Perhaps like Truman in “The Truman Show” I was seeking my own personal Fiji, “You can’t get further away before you start coming back.”
I soon learned that “you can’t get there from here.” The girls working at my hostel, America Del Sur in Buenos Aires, were aghast at the notion of going direct to Ushuaia from Buenos Aires by bus, my preferred route of travel, one I had longed for since before I arrived. I wanted to soak in the landscape during the long drive, and let myself expand into it.
“That would be 40-hour bus ride!” they said, in their wonderfully-accented English.
So I asked, “Then how do I get there?”
They thought for a moment, and replied, “Well, you have to take bus to El Calafaté.”
“Then I’ll take a bus to Calafaté. How much is it?”
“Well, you can no get to Calafaté from here either. You need change in Bariloché.”
“OK… can I get a bus to Bariloché?”
“Sí, you can.”
“Great. So I can stay a night in Bariloché and then go to Calafaté.”
“Yes, but one night in Bariloché is no enough!”
And thus began an epic adventure I didn’t see coming, to lands I’d never heard of, full of beautiful things I couldn’t have imagined, and people who were missing from my life that I didn’t even know.
I could have simply charged down to Ushuaia by bus – or given up and gone by airplane – ignoring warnings about long rides and things I would miss.

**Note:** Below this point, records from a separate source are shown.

===== src/fis_pkg.sv =====
// package: register map, field layout and types of the fault info / input status bank
package fis_pkg;
	localparam int FIS_ADDR_W = 6;
	localparam int FIS_HIST_DEPTH = 5;
	localparam int FIS_PSET_W = 2;
	localparam int FIS_DIN_W = 13;
	localparam int FIS_VER_W = 16;
	localparam logic [15:0] FIS_VER_MAX = 16'h270F; // 9999
	// register byte offsets
	localparam logic [FIS_ADDR_W-1:0] FIS_OFS_HIST_SEL = 6'h00;
	localparam logic [FIS_ADDR_W-1:0] FIS_OFS_HIST_DATA = 6'h04;
	localparam logic [FIS_ADDR_W-1:0] FIS_OFS_VER_SEL = 6'h08;
	localparam logic [FIS_ADDR_W-1:0] FIS_OFS_VER_DATA = 6'h0C;
	localparam logic [FIS_ADDR_W-1:0] FIS_OFS_DIN = 6'h10;
	localparam logic [FIS_ADDR_W-1:0] FIS_OFS_IRQ_STAT = 6'h14;
	localparam logic [FIS_ADDR_W-1:0] FIS_OFS_IRQ_MASK = 6'h18;
	localparam logic [FIS_ADDR_W-1:0] FIS_OFS_FAULT_CNT = 6'h1C;
	// selector fields
	localparam int FIS_SEL_IDX_LSB = 0;
	localparam int FIS_SEL_IDX_W = 3;
	localparam int FIS_SEL_CONFIRM_BIT = 8;
	// irq status bits
	localparam int FIS_IRQ_FAULT_BIT = 0;
	localparam int FIS_IRQ_DIN_BIT = 1;
	localparam int FIS_IRQ_W = 2;
	// input bitmap fields
	localparam int FIS_DIN_BASE_W = 6;
	localparam int FIS_DIN_POS_LSB = 6;
	localparam int FIS_DIN_POS_W = 6;
	localparam int FIS_DIN_ENC_BIT = 12;
	// reset values and unmapped read data
	localparam logic [2:0] FIS_SEL_RST = 3'h1;
	localparam logic [31:0] FIS_RD_UNMAPPED = 32'h0000_0000;

	typedef struct packed {
		logic read;
		logic write;
		logic [FIS_ADDR_W-1:0] address;
		logic [31:0] writedata;
	} fis_bus_req_t;

	typedef struct packed {
		logic [31:0] readdata;
		logic waitrequest;
		logic readdatavalid;
	} fis_bus_rsp_t;
endpackage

I could have blindly stuck to my plans, rushing towards the vision I had in mind, blind to the moment as it unfolded before me.
But then, the following might not have happened…

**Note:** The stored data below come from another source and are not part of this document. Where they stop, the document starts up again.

### src/pkg/gsa_pkg.sv
// Shared constants for the gauge state-of-charge flag and alert block.
// Assumes a 50 MHz clock and an AHB-Lite register port with 32-bit words.
//
// Behaviour
// - Polarity bit inverts or passes alert output
// - Mode bit selects level indicator or pulses
// - Indicator mode follows first low-charge flag
// - First flag sets below, clears above threshold
// - Final flag uses separate set, clear levels
// - Interrupt events give 1 ms pulses; events during a busy pulse share one pulse after it
// - Charging pulses above step points and 100
// - Discharging pulses at step points down to 0
// - Charge and state pulses need nonzero step
// - Charge or discharge entry pulses, relax not
// - Removal on detect pin pulses when enabled
// - Insertion plus init done enters normal gauging
// - Smoothing filters charge output only when enabled
// - Current thresholds are capacity over 13.3/16.7/25
// - Charge accumulates sensed current into charge
// - Chemical capacity starts from design capacity
package gsa_pkg;

    // ----------------------------------------------------------------
    // Register byte offsets
    // ----------------------------------------------------------------
    localparam logic [7:0] GSA_OFF_CONFIG    = 8'h00; // Operation config bits
    localparam logic [7:0] GSA_OFF_LEVELS    = 8'h04; // Threshold levels and step
    localparam logic [7:0] GSA_OFF_CAPACITY  = 8'h08; // Design capacity
    localparam logic [7:0] GSA_OFF_SUBCMD    = 8'h0c; // Insert/remove subcommands
    localparam logic [7:0] GSA_OFF_SENSE     = 8'h10; // Signed sensed charge sample
    localparam logic [7:0] GSA_OFF_STATUS    = 8'h14; // Flags, state, percent
    localparam logic [7:0] GSA_OFF_THRESH    = 8'h18; // Derived current thresholds
    localparam logic [7:0] GSA_OFF_QMAX      = 8'h1c; // Chemical capacity

    // ----------------------------------------------------------------
    // Config field positions
    // ----------------------------------------------------------------
    localparam int GSA_CFG_POL    = 0; // Alert polarity select
    localparam int GSA_CFG_LOWEN  = 1; // Low battery mode enable
    localparam int GSA_CFG_BIE    = 2; // Insert detect enable
    localparam int GSA_CFG_SMOOTH = 3; // Smoothing enable
    localparam int GSA_CFG_INITOK = 4; // Initialization complete

    // ----------------------------------------------------------------
    // Reset values
    // ----------------------------------------------------------------
    localparam logic [4:0]  GSA_RST_CONFIG   = 5'h00;
    localparam logic [6:0]  GSA_RST_FIRST    = 7'h0f; // First set level
    localparam logic [6:0]  GSA_RST_FINSET   = 7'h02; // Final set level
    localparam logic [6:0]  GSA_RST_FINCLR   = 7'h05; // Final clear level
    localparam logic [6:0]  GSA_RST_STEP     = 7'h01; // One percent step
    localparam logic [15:0] GSA_RST_CAPACITY = 16'h03e8;
    localparam logic [6:0]  GSA_FULL         = 7'h64; // 100 percent

    // ----------------------------------------------------------------
    // Subcommand codes
    // ----------------------------------------------------------------
    localparam logic [7:0] GSA_SUB_INSERT = 8'h0c;
    localparam logic [7:0] GSA_SUB_REMOVE = 8'h0d;

    // ----------------------------------------------------------------
    // Timing
    // ----------------------------------------------------------------
    localparam int GSA_CLK_HZ       = 50000000;
    localparam int GSA_PULSE_US     = 1000;
    localparam int GSA_PULSE_CYC    = GSA_CLK_HZ / 1000000 * GSA_PULSE_US;

    // Battery state classification
    typedef enum logic [1:0] {
        GSA_RELAX = 2'b00,
        GSA_CHG   = 2'b01,
        GSA_DSG   = 2'b10
    } gsa_bstate_t;

    // Operating mode
    typedef enum logic [0:0] {
        GSA_INIT   = 1'b0,
        GSA_NORMAL = 1'b1
    } gsa_mode_t;

endpackage : gsa_pkg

DJ’ing in Bariloche for the crew at Ruta 40 –
Climbing Campanario and getting my first glimpse of the overwhelming beauty of Patagonia –
Click any panoramic shot for a larger version.
Getting lost and ultimately finding my way to Villa Tacul beach –
Arriving in El Calafaté to discover it’s possible to trek on the indescribably beautiful Perito Moreno Glacier –
Learning something important about myself in the process –
And meeting my new friend Ben <3 –
Then traveling to El Chaltén, experiencing the beauty of Fitz Roy, Lago De Los Tres, Cerro Torre, and mí corazón, Laguna Capri –
And making a friend in Afra, the Duchess of Holland, on the way –
Returning to El Calafaté to ride on horseback through the endless Pampa, in sight of the Perito Moreno glacier beyond –
Next, onward to Puero Natales in Chilé to complete the epic 5-day “W” trek in Torres Del Paine National Park, a life-changing experience that will definitely receive it’s own post…
Seeing phenomenally beautiful sights –
and meeting amazing people with strong hearts who made a difference in my life along the way.
Then celebrating the achievement (and later ending up partying too hard with some Puero Natales locals) –
Then, in an honest attempt to finally get to Ushuaia, going to Punta Arenas, Chilé. Where I found out the bus I wanted was sold out. So I spent an extra day seeing king penguins in Tierra Del Fuego –
and got to see both sunrise and sunset in a long ride of self-realization –
Before FINALLY, at long last, getting on to a bus to Ushuaia –
Arriving at the end of the world –
And Tierra Del Fuego National Park –
Receiving as my welcome… a day of rain. And with it, a day of rainbows –
And a glimpse of a gate into the beyond –
But here, here was the point I wished to reach, the end of Route 3, a road that leads all the way to Alaska –
Not much to it…
… except for everything it took to get there.
And my final view of Tierra Del Fuego National Park, only a few muddy steps visible on a path into the distance, towards something special, something undiscovered –
Was it ever about the destination? Do these final few photos sum to the majesty of the experience of the month that it took to get there, including the people, places, and things along the way?
No, they never could have.
And they never do.
Life, whether mine or yours, is never about the destination. It is about the journey.
So as I bring to a close the first chapter of this experience, I celebrate my journey as I celebrate yours. They are not so different, beneath the surface.
It is never really about the things we want, but the growth and expansion we experience along the way towards getting them.